The tense machinations of feuding families, the politics of 16th-century Verona, the tawdry verse full of double entendres and "wherefore art thou" longing -- yep, all done via puppets. It begs a question: Theatrical mastery of the performers aside, how are puppets supposed to be dramatic, let alone sexy?

"How can puppets not be sexy?" laughs Sixto Wagan of DiverseWorks, which is hosting the puppet play for two performances this Friday and Saturday. No lithe female heroine or studly male lead to entice audiences here. The drama, passion and humor of Shakespeare's tragedy are relayed through the movement, vocal intonations and the sleight of hand of El Chonchón's two players, founder Miguel Oyarzún and Carlos Piñero. Oyarzún created the troupe in 1979 when he was 11 years old, and the show has gone on ever since. The DiverseWorks stop marks El Chonchón's first Texas performance on a tour that will take the pair throughout the United States.

Puppet love takes center stage  at DiverseWorks.
Courtesy of El Chonchón
Puppet love takes center stage at DiverseWorks.

Details

8 p.m. Friday and Saturday, October 15 and 16; for information, call 713-223-8346 or visit www.diverseworks.org. $8 to $15
1117 East Freeway (off North Main)

"Because it's Romeo and Juliet, they've taken all of it and have made it campy and fun," says Wagan. Besides the challenge of suspending audience disbelief, Oyarzún and Piñero have to play every character in the show via five puppets -- some are finger puppets; some are larger. And as in a human performance with a small cast, here the brave and loyal Mercutio, the Nurse, Friar Lawrence and the warring Capulet and Montague families materialize via the puppets' frantic costume changes. That's right: The puppets switch their tiny wigs and fidget with ladders, all with no technical stage support.

To add to the mayhem, the Friday performance will be performed in the troupe's native Spanish (Saturday's will be in English), but Wagan says non-speakers will be entertained. "You don't even have to understand Spanish to enjoy it," he says. "You'll get the jokes just with the interaction of the players."

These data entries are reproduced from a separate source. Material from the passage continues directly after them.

`src/verilog/sched_pkg.sv`:
```
// ==============================
// shared widths, instruction classes and
// exception codes for the rename front end
// ==============================

package sched_pkg;

  // architectural register file
  localparam int ARCH_REG_NUM = 32;

  typedef logic [4:0] arch_reg_t;

  // ==============================
  // instruction classes
  // ==============================
  typedef enum logic [2:0] {
    ALU  = 3'd0,
    MDU  = 3'd1,
    MEM  = 3'd2,
    MISC = 3'd3,
    BR   = 3'd4,
    PRIV = 3'd5
  } instr_type_e;

  // sub-op of a MISC instruction
  typedef enum logic [1:0] {
    NONE    = 2'd0,
    SYSCALL = 2'd1,
    BREAK   = 2'd2
  } misc_op_e;

  // ==============================
  // exception codes
  // ==============================
  typedef enum logic [5:0] {
    INT = 6'h00,
    SYS = 6'h0B,
    BRK = 6'h0C,
    INE = 6'h0D,
    IPE = 6'h0E
  } ecode_e;

  // lowest privilege level
  localparam logic [1:0] PLV_USER = 2'd3;

endpackage

```
`src/verilog/rename_if.sv`:
```
// ==============================
// interface between the dispatch stage
// and the rename unit
// ==============================

`timescale 1ns/10ps

interface rename_if #(
  parameter int PHY_REG_NUM = 64
);

  localparam int PREG_W = $clog2(PHY_REG_NUM);

  // request side
  logic                 alloc_en;
  sched_pkg::arch_reg_t arch_src0;
  sched_pkg::arch_reg_t arch_src1;
  sched_pkg::arch_reg_t arch_dest;

  // lookup results, all combinational
  logic [PREG_W-1:0] psrc0;
  logic [PREG_W-1:0] psrc1;
  logic [PREG_W-1:0] pdest;
  logic [PREG_W-1:0] ppdst;
  logic              free_avail;

  modport ctrl (
    output alloc_en, arch_src0, arch_src1, arch_dest,
    input  psrc0, psrc1, pdest, ppdst, free_avail
  );

  modport rename (
    input  alloc_en, arch_src0, arch_src1, arch_dest,
    output psrc0, psrc1, pdest, ppdst, free_avail
  );

endinterface

```
`src/verilog/dispatch_stage.sv`:
```
// ==============================
// input/output handshake and the
// registered dispatch record
// ==============================

`timescale 1ns/10ps

module dispatch_stage #(
  parameter  int PHY_REG_NUM = 64,
  localparam int PREG_W      = $clog2(PHY_REG_NUM)
) (
  input  logic                 clk,
  input  logic                 rst_n,
  // instruction in
  input  logic                 in_valid_i,
  output logic                 in_ready_o,
  input  logic [31:0]          in_pc_i,
  input  sched_pkg::arch_reg_t in_arch_src0_i,
  input  sched_pkg::arch_reg_t in_arch_src1_i,
  input  sched_pkg::arch_reg_t in_arch_dest_i,
  // exception result
  input  logic                 excp_valid_i,
  input  sched_pkg::ecode_e    excp_code_i,
  // rename unit
  rename_if.ctrl               ren,
  // dispatch record out
  output logic                 out_valid_o,
  input  logic                 out_ready_i,
  output logic [31:0]          out_pc_o,
  output logic                 out_excp_valid_o,
  output sched_pkg::ecode_e    out_ecode_o,
  output logic                 out_dest_valid_o,
  output logic [PREG_W-1:0]    out_psrc0_o,
  output logic [PREG_W-1:0]    out_psrc1_o,
  output logic [PREG_W-1:0]    out_pdest_o,
  output logic [PREG_W-1:0]    out_ppdst_o
);

  logic out_free;
  logic needs_alloc;
  logic in_fire;

  // ==============================
  // handshake and allocation
  // ==============================
  assign out_free    = !out_valid_o || out_ready_i;
  // faulting instructions and r0 writes take no register
  assign needs_alloc = (in_arch_dest_i != '0) && !excp_valid_i;
  assign in_ready_o  = out_free && (!needs_alloc || ren.free_avail);
  assign in_fire     = in_valid_i && in_ready_o;

  assign ren.alloc_en  = in_fire && needs_alloc;
  assign ren.arch_src0 = in_arch_src0_i;
  assign ren.arch_src1 = in_arch_src1_i;
  assign ren.arch_dest = in_arch_dest_i;

  // ==============================
  // output record
  // ==============================
  always_ff @(posedge clk or negedge rst_n) begin
    if (!rst_n) begin
      out_valid_o <= 1'b0;
    end else if (in_fire) begin
      out_valid_o <= 1'b1;
    end else if (out_ready_i) begin
      out_valid_o <= 1'b0;
    end
  end

  always_ff @(posedge clk) begin
    if (in_fire) begin
      out_pc_o         <= in_pc_i;
      out_excp_valid_o <= excp_valid_i;
      out_ecode_o      <= excp_code_i;
      out_dest_valid_o <= ren.alloc_en;
      out_psrc0_o      <= ren.psrc0;
      out_psrc1_o      <= ren.psrc1;
      out_pdest_o      <= ren.alloc_en ? ren.pdest : '0;
      out_ppdst_o      <= ren.alloc_en ? ren.ppdst : '0;
    end
  end

  // held record stays put until taken
  a_hold_stable: assert property (@(posedge clk) disable iff (!rst_n)
    out_valid_o && !out_ready_i |=> out_valid_o &&
      $stable({out_pc_o, out_excp_valid_o, out_ecode_o, out_dest_valid_o,
               out_psrc0_o, out_psrc1_o, out_pdest_o, out_ppdst_o}))
    else $error("dispatch_stage: record changed under back-pressure");

endmodule

```
`src/verilog/excp_check.sv`:
```
// ==============================
// priority exception classifier for
// the incoming instruction
// ==============================

`timescale 1ns/10ps

module excp_check (
  input  sched_pkg::instr_type_e instr_type_i,
  input  sched_pkg::misc_op_e    misc_op_i,
  input  logic                   invalid_i,
  input  logic                   fetch_excp_valid_i,
  input  sched_pkg::ecode_e      fetch_ecode_i,
  input  logic                   csr_has_int_i,
  input  logic [1:0]             csr_plv_i,
  output logic                   excp_valid_o,
  output sched_pkg::ecode_e      excp_code_o
);

  logic priv_fault;
  logic syscall_instr;
  logic break_instr;

  // privileged op attempted from user mode
  assign priv_fault    = (instr_type_i == sched_pkg::PRIV) &&
                         (csr_plv_i == sched_pkg::PLV_USER);
  assign syscall_instr = (instr_type_i == sched_pkg::MISC) &&
                         (misc_op_i == sched_pkg::SYSCALL);
  assign break_instr   = (instr_type_i == sched_pkg::MISC) &&
                         (misc_op_i == sched_pkg::BREAK);

  // any pending source raises the exception
  assign excp_valid_o = csr_has_int_i || fetch_excp_valid_i || invalid_i ||
                        priv_fault || syscall_instr || break_instr;

  // INT > fetch > INE > IPE > SYS > BRK
  always_comb begin
    excp_code_o = sched_pkg::ecode_e'(6'h00);
    if (csr_has_int_i) begin
      excp_code_o = sched_pkg::INT;
    end else if (fetch_excp_valid_i) begin
      excp_code_o = fetch_ecode_i;
    end else if (invalid_i) begin
      excp_code_o = sched_pkg::INE;
    end else if (priv_fault) begin
      excp_code_o = sched_pkg::IPE;
    end else if (syscall_instr) begin
      excp_code_o = sched_pkg::SYS;
    end else if (break_instr) begin
      excp_code_o = sched_pkg::BRK;
    end
  end

  // a clean instruction carries a zero code downstream
  a_code_zero: assert final (excp_valid_o || excp_code_o == sched_pkg::ecode_e'(6'h00))
    else $error("excp_check: nonzero ecode %0h without exception", excp_code_o);

endmodule

```
`src/verilog/rename_unit.sv`:
```
// ==============================
// register alias table plus a circular
// free list of physical registers
// ==============================

`timescale 1ns/10ps

module rename_unit #(
  parameter  int PHY_REG_NUM = 64,
  localparam int PREG_W      = $clog2(PHY_REG_NUM)
) (
  input  logic              clk,
  input  logic              rst_n,
  rename_if.rename          ren,
  input  logic              free_valid_i,
  input  logic [PREG_W-1:0] free_preg_i
);

  localparam int CNT_W     = PREG_W + 1;
  localparam int INIT_FREE = PHY_REG_NUM - sched_pkg::ARCH_REG_NUM;

  // needs room for every register beyond the architectural set
  if (PHY_REG_NUM <= sched_pkg::ARCH_REG_NUM ||
      (PHY_REG_NUM & (PHY_REG_NUM - 1)) != 0) begin : g_bad_cfg
    $error("rename_unit: PHY_REG_NUM must be a power of two above 32");
  end

  logic [PREG_W-1:0] rat_q [sched_pkg::ARCH_REG_NUM];
  logic [PREG_W-1:0] fl_q  [PHY_REG_NUM];
  logic [PREG_W-1:0] head_q;
  logic [PREG_W-1:0] tail_q;
  logic [CNT_W-1:0]  count_q;
  logic              fl_full;

  // ==============================
  // table lookups
  // ==============================
  // r0 is hardwired to p0
  assign ren.psrc0 = (ren.arch_src0 == '0) ? '0 : rat_q[ren.arch_src0];
  assign ren.psrc1 = (ren.arch_src1 == '0) ? '0 : rat_q[ren.arch_src1];
  assign ren.ppdst = (ren.arch_dest == '0) ? '0 : rat_q[ren.arch_dest];

  // identity mapping out of reset
  always_ff @(posedge clk or negedge rst_n) begin
    if (!rst_n) begin
      for (int i = 0; i < sched_pkg::ARCH_REG_NUM; i++) begin
        rat_q[i] <= PREG_W'(i);
      end
    end else if (ren.alloc_en) begin
      rat_q[ren.arch_dest] <= ren.pdest;
    end
  end

  // ==============================
  // free list
  // ==============================
  assign ren.pdest      = fl_q[head_q];
  assign ren.free_avail = (count_q != '0);
  assign fl_full        = (count_q == CNT_W'(PHY_REG_NUM));

  // starts holding p32 upward
  // slots past the count are don't-care
  always_ff @(posedge clk or negedge rst_n) begin
    if (!rst_n) begin
      for (int i = 0; i < PHY_REG_NUM; i++) begin
        fl_q[i] <= PREG_W'(i + sched_pkg::ARCH_REG_NUM);
      end
    end else if (free_valid_i) begin
      fl_q[tail_q] <= free_preg_i;
    end
  end

  // pop and push may share a cycle
  always_ff @(posedge clk or negedge rst_n) begin
    if (!rst_n) begin
      head_q  <= '0;
      tail_q  <= PREG_W'(INIT_FREE);
      count_q <= CNT_W'(INIT_FREE);
    end else begin
      if (ren.alloc_en) begin
        head_q <= head_q + 1'b1;
      end
      if (free_valid_i) begin
        tail_q <= tail_q + 1'b1;
      end
      case ({free_valid_i, ren.alloc_en})
        2'b10:   count_q <= count_q + 1'b1;
        2'b01:   count_q <= count_q - 1'b1;
        default: count_q <= count_q;
      endcase
    end
  end

  // ==============================
  // checks
  // ==============================
  a_no_pop_empty: assert property (@(posedge clk) disable iff (!rst_n)
    ren.alloc_en |-> ren.free_avail)
    else $error("rename_unit: allocation from an empty free list");

  a_no_push_full: assert property (@(posedge clk) disable iff (!rst_n)
    free_valid_i |-> !fl_full)
    else $error("rename_unit: release into a full free list");

  a_no_alloc_r0: assert property (@(posedge clk) disable iff (!rst_n)
    ren.alloc_en |-> ren.arch_dest != '0)
    else $error("rename_unit: allocation requested for r0");

endmodule

```
`src/verilog/sched_rename_top.sv`:
```
// ==============================
// rename and exception front end,
// one instruction per cycle
// ==============================

`timescale 1ns/10ps

module sched_rename_top #(
  parameter  int PHY_REG_NUM = 64,
  localparam int PREG_W      = $clog2(PHY_REG_NUM)
) (
  input  logic                   clk,
  input  logic                   rst_n,
  // instruction in
  input  logic                   in_valid_i,
  output logic                   in_ready_o,
  input  logic [31:0]            in_pc_i,
  input  sched_pkg::instr_type_e in_instr_type_i,
  input  sched_pkg::misc_op_e    in_misc_op_i,
  input  logic                   in_invalid_i,
  input  logic                   in_fetch_excp_valid_i,
  input  sched_pkg::ecode_e      in_fetch_ecode_i,
  input  sched_pkg::arch_reg_t   in_arch_src0_i,
  input  sched_pkg::arch_reg_t   in_arch_src1_i,
  input  sched_pkg::arch_reg_t   in_arch_dest_i,
  // csr state
  input  logic                   csr_has_int_i,
  input  logic [1:0]             csr_plv_i,
  // register release from retire
  input  logic                   free_valid_i,
  input  logic [PREG_W-1:0]      free_preg_i,
  // dispatch record out
  output logic                   out_valid_o,
  input  logic                   out_ready_i,
  output logic [31:0]            out_pc_o,
  output logic                   out_excp_valid_o,
  output sched_pkg::ecode_e      out_ecode_o,
  output logic                   out_dest_valid_o,
  output logic [PREG_W-1:0]      out_psrc0_o,
  output logic [PREG_W-1:0]      out_psrc1_o,
  output logic [PREG_W-1:0]      out_pdest_o,
  output logic [PREG_W-1:0]      out_ppdst_o
);

  logic              excp_valid;
  sched_pkg::ecode_e excp_code;

  rename_if #(.PHY_REG_NUM(PHY_REG_NUM)) ren_if ();

  excp_check u_excp_check (
    .instr_type_i       (in_instr_type_i),
    .misc_op_i          (in_misc_op_i),
    .invalid_i          (in_invalid_i),
    .fetch_excp_valid_i (in_fetch_excp_valid_i),
    .fetch_ecode_i      (in_fetch_ecode_i),
    .csr_has_int_i      (csr_has_int_i),
    .csr_plv_i          (csr_plv_i),
    .excp_valid_o       (excp_valid),
    .excp_code_o        (excp_code)
  );

  rename_unit #(.PHY_REG_NUM(PHY_REG_NUM)) u_rename_unit (
    .clk          (clk),
    .rst_n        (rst_n),
    .ren          (ren_if.rename),
    .free_valid_i (free_valid_i),
    .free_preg_i  (free_preg_i)
  );

  dispatch_stage #(.PHY_REG_NUM(PHY_REG_NUM)) u_dispatch_stage (
    .clk              (clk),
    .rst_n            (rst_n),
    .in_valid_i       (in_valid_i),
    .in_ready_o       (in_ready_o),
    .in_pc_i          (in_pc_i),
    .in_arch_src0_i   (in_arch_src0_i),
    .in_arch_src1_i   (in_arch_src1_i),
    .in_arch_dest_i   (in_arch_dest_i),
    .excp_valid_i     (excp_valid),
    .excp_code_i      (excp_code),
    .ren              (ren_if.ctrl),
    .out_valid_o      (out_valid_o),
    .out_ready_i      (out_ready_i),
    .out_pc_o         (out_pc_o),
    .out_excp_valid_o (out_excp_valid_o),
    .out_ecode_o      (out_ecode_o),
    .out_dest_valid_o (out_dest_valid_o),
    .out_psrc0_o      (out_psrc0_o),
    .out_psrc1_o      (out_psrc1_o),
    .out_pdest_o      (out_pdest_o),
    .out_ppdst_o      (out_ppdst_o)
  );

endmodule
```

Keeping Shakespeare's sense of self-aware irony and satire, Juan Roméo y Julieta María contains elements of perhaps the world's most cherished puppet act, The Muppet Show. Watch for two puppet hecklers who'll mock their stuffed counterparts' performances in a tribute to Statler and Waldorf, the Muppets' wisecracking, smack-talking geezers. There's even some Muppet-esque slapstick brawling: "During a fight scene," says Wagan, "one of the puppets is being beat up, so he stops the action, calls for the stunt puppet, and is replaced." The "stunt" puppet is an unfinished version of the "star" puppet.

More than just Shakespeare for Dummies, the show should be a heady shot in the arm for the age-old drama. "There are smart pop-culture references, little things like Beatles and Led Zeppelin music, that anyone can recognize," he says. "It helps to demystify Shakespeare. Puppets can be sexy and they're not that scary."

So just how explicit will this sexy puppet action get? "Well, it's a PG-rated show," says Wagan. "You might see a bare wrist or so." Oh, behave!